**RECORDS:**
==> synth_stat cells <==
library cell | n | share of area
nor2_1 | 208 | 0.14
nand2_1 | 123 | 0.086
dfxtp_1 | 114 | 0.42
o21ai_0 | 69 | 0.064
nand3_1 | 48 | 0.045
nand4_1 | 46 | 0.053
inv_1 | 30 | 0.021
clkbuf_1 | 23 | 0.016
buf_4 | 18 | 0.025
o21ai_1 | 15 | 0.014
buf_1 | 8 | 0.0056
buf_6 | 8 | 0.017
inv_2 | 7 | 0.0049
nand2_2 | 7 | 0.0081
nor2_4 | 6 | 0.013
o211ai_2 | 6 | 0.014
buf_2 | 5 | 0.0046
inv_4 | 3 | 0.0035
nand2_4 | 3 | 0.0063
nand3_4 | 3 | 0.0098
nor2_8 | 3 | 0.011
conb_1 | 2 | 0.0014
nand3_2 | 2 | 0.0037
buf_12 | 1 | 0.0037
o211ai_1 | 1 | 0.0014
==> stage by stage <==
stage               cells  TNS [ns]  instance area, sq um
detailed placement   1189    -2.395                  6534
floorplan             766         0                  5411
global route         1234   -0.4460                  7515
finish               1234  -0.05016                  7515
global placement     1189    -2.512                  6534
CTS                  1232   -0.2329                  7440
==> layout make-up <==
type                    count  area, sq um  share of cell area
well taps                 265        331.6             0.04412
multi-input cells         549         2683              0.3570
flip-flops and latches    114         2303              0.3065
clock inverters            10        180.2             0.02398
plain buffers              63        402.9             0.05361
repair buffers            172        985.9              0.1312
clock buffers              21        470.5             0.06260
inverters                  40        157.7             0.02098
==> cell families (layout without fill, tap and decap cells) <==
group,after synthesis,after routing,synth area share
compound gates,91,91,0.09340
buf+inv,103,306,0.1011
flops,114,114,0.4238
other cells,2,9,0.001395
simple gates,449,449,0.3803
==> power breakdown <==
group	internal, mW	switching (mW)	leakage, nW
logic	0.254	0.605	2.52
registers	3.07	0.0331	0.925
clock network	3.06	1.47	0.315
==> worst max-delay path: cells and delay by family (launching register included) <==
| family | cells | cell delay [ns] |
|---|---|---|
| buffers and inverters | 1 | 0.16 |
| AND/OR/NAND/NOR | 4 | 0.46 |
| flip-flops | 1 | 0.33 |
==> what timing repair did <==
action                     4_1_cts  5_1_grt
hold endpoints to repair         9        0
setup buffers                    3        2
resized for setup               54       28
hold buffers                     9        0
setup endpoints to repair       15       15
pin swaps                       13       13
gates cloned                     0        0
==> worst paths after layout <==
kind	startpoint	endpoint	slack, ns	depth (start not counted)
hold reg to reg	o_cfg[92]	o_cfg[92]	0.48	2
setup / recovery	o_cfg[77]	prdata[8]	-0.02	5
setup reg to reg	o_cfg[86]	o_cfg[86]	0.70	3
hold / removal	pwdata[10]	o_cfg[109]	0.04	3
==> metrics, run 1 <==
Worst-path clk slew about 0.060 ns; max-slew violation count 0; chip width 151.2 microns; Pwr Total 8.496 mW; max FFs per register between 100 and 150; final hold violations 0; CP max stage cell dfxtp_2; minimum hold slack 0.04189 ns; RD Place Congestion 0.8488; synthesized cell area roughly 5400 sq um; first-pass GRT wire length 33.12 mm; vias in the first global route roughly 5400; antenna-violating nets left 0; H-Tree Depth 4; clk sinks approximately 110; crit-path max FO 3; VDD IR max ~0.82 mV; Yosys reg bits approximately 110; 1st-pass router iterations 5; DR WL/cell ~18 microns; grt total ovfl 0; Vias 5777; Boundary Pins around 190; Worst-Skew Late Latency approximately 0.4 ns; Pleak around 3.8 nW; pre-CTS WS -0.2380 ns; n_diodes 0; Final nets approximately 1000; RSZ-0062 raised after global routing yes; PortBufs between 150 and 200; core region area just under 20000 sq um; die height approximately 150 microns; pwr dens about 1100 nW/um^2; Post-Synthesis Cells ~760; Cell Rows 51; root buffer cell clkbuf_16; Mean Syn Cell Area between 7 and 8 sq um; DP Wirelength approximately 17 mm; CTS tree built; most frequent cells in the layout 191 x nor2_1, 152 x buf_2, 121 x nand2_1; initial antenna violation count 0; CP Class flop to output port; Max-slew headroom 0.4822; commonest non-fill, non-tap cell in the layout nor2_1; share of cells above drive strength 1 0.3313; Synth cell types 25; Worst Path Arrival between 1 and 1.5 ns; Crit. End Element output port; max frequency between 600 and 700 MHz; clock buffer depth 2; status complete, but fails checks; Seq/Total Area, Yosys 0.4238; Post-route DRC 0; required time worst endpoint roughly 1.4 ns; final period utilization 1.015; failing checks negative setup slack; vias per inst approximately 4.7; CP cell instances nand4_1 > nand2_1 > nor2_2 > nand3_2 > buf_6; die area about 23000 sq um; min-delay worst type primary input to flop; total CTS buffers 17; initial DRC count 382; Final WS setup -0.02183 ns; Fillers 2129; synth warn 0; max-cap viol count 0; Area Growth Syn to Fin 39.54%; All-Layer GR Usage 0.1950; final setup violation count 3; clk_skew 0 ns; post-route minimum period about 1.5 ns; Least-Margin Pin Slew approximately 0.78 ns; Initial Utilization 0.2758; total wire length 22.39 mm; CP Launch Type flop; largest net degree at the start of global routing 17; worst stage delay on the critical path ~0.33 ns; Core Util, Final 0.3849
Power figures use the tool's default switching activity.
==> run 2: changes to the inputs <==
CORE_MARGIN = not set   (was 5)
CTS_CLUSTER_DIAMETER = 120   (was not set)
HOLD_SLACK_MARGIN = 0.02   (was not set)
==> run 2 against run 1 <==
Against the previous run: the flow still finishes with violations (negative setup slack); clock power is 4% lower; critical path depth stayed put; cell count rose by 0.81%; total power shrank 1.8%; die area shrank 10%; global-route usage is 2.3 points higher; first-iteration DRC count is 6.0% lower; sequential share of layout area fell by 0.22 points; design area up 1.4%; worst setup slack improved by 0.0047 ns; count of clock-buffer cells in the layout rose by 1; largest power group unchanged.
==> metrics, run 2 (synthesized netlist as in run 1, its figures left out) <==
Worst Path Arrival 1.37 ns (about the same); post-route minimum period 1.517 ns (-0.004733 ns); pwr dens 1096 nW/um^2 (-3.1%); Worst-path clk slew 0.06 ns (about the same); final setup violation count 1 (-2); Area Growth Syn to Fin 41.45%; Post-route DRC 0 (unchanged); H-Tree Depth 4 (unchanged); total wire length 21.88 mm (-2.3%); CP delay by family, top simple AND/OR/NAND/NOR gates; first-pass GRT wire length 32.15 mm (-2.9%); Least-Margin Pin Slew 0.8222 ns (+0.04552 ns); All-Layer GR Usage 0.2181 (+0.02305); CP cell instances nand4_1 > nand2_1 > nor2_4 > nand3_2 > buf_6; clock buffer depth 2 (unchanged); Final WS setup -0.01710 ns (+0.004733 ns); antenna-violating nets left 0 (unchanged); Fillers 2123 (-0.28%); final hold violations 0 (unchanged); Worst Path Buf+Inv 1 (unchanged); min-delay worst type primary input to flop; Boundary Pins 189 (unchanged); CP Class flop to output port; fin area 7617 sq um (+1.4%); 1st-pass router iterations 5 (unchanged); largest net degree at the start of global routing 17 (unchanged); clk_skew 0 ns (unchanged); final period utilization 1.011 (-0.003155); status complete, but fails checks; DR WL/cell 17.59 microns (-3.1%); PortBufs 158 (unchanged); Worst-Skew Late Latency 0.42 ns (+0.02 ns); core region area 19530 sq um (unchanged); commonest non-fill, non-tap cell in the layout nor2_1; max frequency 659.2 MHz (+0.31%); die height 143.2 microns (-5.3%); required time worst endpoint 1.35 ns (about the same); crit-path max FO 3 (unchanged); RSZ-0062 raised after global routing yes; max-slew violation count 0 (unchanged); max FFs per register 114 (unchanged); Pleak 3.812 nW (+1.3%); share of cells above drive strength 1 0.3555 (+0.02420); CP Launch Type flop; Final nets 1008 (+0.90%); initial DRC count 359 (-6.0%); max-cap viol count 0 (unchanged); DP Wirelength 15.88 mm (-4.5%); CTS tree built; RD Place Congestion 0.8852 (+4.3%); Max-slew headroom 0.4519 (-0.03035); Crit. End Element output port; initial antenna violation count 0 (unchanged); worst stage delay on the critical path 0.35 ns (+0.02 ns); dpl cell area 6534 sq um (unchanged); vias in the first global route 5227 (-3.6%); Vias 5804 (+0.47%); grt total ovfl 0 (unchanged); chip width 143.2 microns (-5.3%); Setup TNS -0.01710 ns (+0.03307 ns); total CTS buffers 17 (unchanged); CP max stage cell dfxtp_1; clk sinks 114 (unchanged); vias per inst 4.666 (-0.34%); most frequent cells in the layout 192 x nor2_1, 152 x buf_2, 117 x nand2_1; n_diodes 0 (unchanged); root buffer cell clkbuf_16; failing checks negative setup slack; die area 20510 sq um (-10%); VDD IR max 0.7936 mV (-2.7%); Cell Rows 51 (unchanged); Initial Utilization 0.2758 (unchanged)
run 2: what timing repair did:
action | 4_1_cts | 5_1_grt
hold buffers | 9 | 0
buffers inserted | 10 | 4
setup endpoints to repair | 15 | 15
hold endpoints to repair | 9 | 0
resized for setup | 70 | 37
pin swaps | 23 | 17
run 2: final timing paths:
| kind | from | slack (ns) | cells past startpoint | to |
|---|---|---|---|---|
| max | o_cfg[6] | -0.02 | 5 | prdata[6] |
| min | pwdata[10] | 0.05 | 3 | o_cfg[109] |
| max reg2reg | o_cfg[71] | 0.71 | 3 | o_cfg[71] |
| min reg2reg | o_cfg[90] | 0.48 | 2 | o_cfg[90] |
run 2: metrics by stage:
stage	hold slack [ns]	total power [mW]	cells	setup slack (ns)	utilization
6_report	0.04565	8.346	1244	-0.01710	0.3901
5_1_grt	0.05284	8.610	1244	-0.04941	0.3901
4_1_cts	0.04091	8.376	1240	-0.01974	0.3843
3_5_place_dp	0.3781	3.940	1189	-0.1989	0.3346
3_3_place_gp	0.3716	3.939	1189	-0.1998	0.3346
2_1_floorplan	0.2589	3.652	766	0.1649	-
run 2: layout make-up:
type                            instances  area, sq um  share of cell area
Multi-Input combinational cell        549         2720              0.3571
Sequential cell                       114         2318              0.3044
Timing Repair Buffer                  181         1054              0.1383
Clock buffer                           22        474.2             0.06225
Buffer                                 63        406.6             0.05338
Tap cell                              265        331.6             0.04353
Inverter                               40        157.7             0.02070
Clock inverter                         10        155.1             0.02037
--- src/hdl/htd_pkg.sv ---
`default_nettype none

package htd_pkg;

  // Defaults for the top-level parameters.
  localparam int SYMBOL_COUNT_DEF  = 256;
  localparam int MAX_CODE_BITS_DEF = 32;
  localparam int NODE_DEPTH_DEF    = 512;

  // Coded bits carried by one data byte.
  localparam int BYTE_BITS = 8;

  // Width of a child pointer in a node entry.
  localparam int CHILD_W = 9;

  // One node table entry: leaf flag, symbol, right child, left child.
  // A child index of zero means no child, since the root is never a child.
  typedef struct packed {
    logic               leaf;
    logic [7:0]         sym;
    logic [CHILD_W-1:0] right;
    logic [CHILD_W-1:0] left;
  } htd_node_t;

  typedef enum logic [1:0] {
    REQ_INSERT = 2'd0,
    REQ_DATA   = 2'd1,
    REQ_CLEAR  = 2'd2,
    REQ_NONE   = 2'd3
  } htd_req_e;

  typedef enum logic [1:0] {
    KIND_SYMBOL  = 2'd0,
    KIND_ACCEPT  = 2'd1,
    KIND_REJECT  = 2'd2,
    KIND_INVALID = 2'd3
  } htd_kind_e;

  typedef struct packed {
    logic [1:0]  req_type;
    logic [7:0]  entry_symbol;
    logic [5:0]  code_length;
    logic [31:0] code_bits;
    logic [7:0]  data_byte;
  } htd_in_t;

  typedef struct packed {
    logic [1:0] result_kind;
    logic [7:0] out_symbol;
    logic       last_of_run;
    logic       stream_done;
  } htd_out_t;

  // Requests from the sequencer to the result buffer.
  typedef struct packed {
    logic push;
    logic flush;
  } htd_res_ctl_t;

endpackage

`default_nettype wire

--- src/hdl/htd_result_buf.sv ---
`default_nettype none

module htd_result_buf import htd_pkg::*; (
  input  wire logic         clk_i,
  input  wire logic         rst_ni,
  input  wire htd_res_ctl_t ctl_i,
  input  wire htd_out_t     res_i,
  output logic              rdy_o,
  output logic              out_valid_o,
  input  wire logic         out_stall_i,
  output htd_out_t          out_data_o
);

  // The newest result waits in a holding slot until the next one arrives or
  // the item ends, so that its last flag is known when it moves on.
  logic     pend_valid_q;
  htd_out_t pend_q;
  logic     out_valid_q;
  htd_out_t out_q;
  logic     out_free;
  logic     move;

  assign out_free = !out_valid_q || !out_stall_i;
  assign rdy_o    = !pend_valid_q || out_free;
  assign move     = pend_valid_q && out_free && (ctl_i.push || ctl_i.flush);

  always_ff @(posedge clk_i or negedge rst_ni) begin
    if (!rst_ni) begin
      pend_valid_q <= 1'b0;
      out_valid_q  <= 1'b0;
    end else begin
      if (ctl_i.push && rdy_o) begin
        pend_valid_q <= 1'b1;
      end else if (ctl_i.flush && rdy_o) begin
        pend_valid_q <= 1'b0;
      end
      if (move) begin
        out_valid_q <= 1'b1;
      end else if (!out_stall_i) begin
        out_valid_q <= 1'b0;
      end
    end
  end

  always_ff @(posedge clk_i) begin
    if (ctl_i.push && rdy_o) begin
      pend_q <= res_i;
    end
    if (move) begin
      out_q <= {pend_q.result_kind, pend_q.out_symbol, ctl_i.flush, pend_q.stream_done};
    end
  end

  assign out_valid_o = out_valid_q;
  assign out_data_o  = out_q;

endmodule

`default_nettype wire

--- config.mk ---
export PLATFORM = sky130hd
export DESIGN_NAME = htd_result_buf
export DESIGN_NICKNAME = d
export VERILOG_FILES = /design/src/hdl/htd_pkg.sv /design/src/hdl/htd_result_buf.sv
export SDC_FILE = /design/constraint.sdc
export NUM_CORES = 1
export LEC_CHECK = 0
export ABC_AREA = 1
export BUFFER_PORTS_ARGS = -buffer_cell sky130_fd_sc_hd__buf_2
export CAP_MARGIN = 30
export CORE_MARGIN = 2
export CORE_UTILIZATION = 49
export CTS_CLUSTER_DIAMETER = 150
export DETAILED_ROUTE_END_ITERATION = 10
export MAX_ROUTING_LAYER = met4
export PLACE_DENSITY = 0.91
export SYNTH_ARGS = -nofsm -noshare
export SYNTH_HDL_FRONTEND = slang
export SYNTH_SLANG_ARGS = --single-unit
--- constraint.sdc ---
create_clock -name clk_i -period 3.9 [get_ports clk_i]
set_clock_uncertainty 0.1 [all_clocks]
set_input_delay 0.78 -clock clk_i [delete_from_list [all_inputs] [get_ports clk_i]]
set_output_delay 0.78 -clock clk_i [all_outputs]
set_load 0.02 [all_outputs]
Yosys cells after proc, flatten, opt, wreduce, memory -nomap -nowiden
Index checks and enable logic that the tools add are counted.

Bitwise logic cells: 0. Mux-type cells: 4. Equal/unequal tests: 1. Magnitude comparators: 0. $add $sub $neg: 0. Div/mod/pow operators: 0. Shift-type cells: 0. Multiply operators: 0. Reduce and logical (&&, ||, !) cells: 11.

Operator list (number): $logic_and A1 B1 Y1 (4); $mux W1 (4); $logic_not A1 Y1 (3); $logic_or A1 B1 Y1 (3); $ne A2 B1 Y1 const B (1); $reduce_bool A2 Y1 (1).

Register bits after elaboration: 25. Bits of input ports: 17. Output and inout port bits: 14. Memories kept: 0. ROM bits: 0. RAM bits: 0. Logic and storage cells: 25. Latch bits: 0.

Depth between registers and ports, before layout
Gate-level depths: netlist of the first run.

Word-level depth: 6. Gate-level depth with buffers: 3.

Worst setup path before layout of the first run
OpenSTA, ideal clock, no wires.

Path kind: input to register. Start point: input port out_stall_i. End point: register out_q, in the netlist out_data_o[0], enable pin. Library setup time: 0.380 ns. Cell stages on the path: 3. Path slack: 1.999 ns. Buffers on the path: 0. Arrival time: 1.420 ns. Data required time: 3.420 ns. Path through: nand2_1 nand2_1 nor2_1.

Word-level cells in the longest chain between the ends: 4.

Ends and longest elaborated chain: start, declared (line htd_result_buf.sv:10) `input wire logic out_stall_i,`; $logic_not A1 Y1; $logic_or A1 B1 Y1 (line htd_result_buf.sv:23) `assign out_free = !out_valid_q || !out_stall_i;`; $logic_and A1 B1 Y1 (2 in series) (line htd_result_buf.sv:25) `assign move = pend_valid_q && out_free && (ctl_i.push || ctl_i.flush);`; named net move (line htd_result_buf.sv:21) `logic move;`; end signal, assigned (line htd_result_buf.sv:50) `out_q <= {pend_q.result_kind, pend_q.out_symbol, ctl_i.flush, pend_q.stream_done};`; end, declared (line htd_result_buf.sv:19) `htd_out_t out_q;`.

The timed path passes the listed nets, and every way through them passes these cells. A chain may end at the register's enable or synchronous reset.

Final worst setup path of the first run
Start point: input port out_stall_i. End point: output port rdy_o.

Word-level cells in the longest chain between the ends: 3.

Ends and longest elaborated chain: $logic_not A1 Y1; $logic_or A1 B1 Y1 (line htd_result_buf.sv:23); $logic_or A1 B1 Y1 (line htd_result_buf.sv:24) `assign rdy_o = !pend_valid_q || out_free;`; end, declared (line htd_result_buf.sv:8) `output logic rdy_o,`.

Every way passes these cells.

**THE PROBLEM:**
Would you please copy every line in the data that contains the word "figures"?

**YOUR RESPONSE:**
Power figures use the tool's default switching activity.
==> metrics, run 2 (synthesized netlist as in run 1, its figures left out) <==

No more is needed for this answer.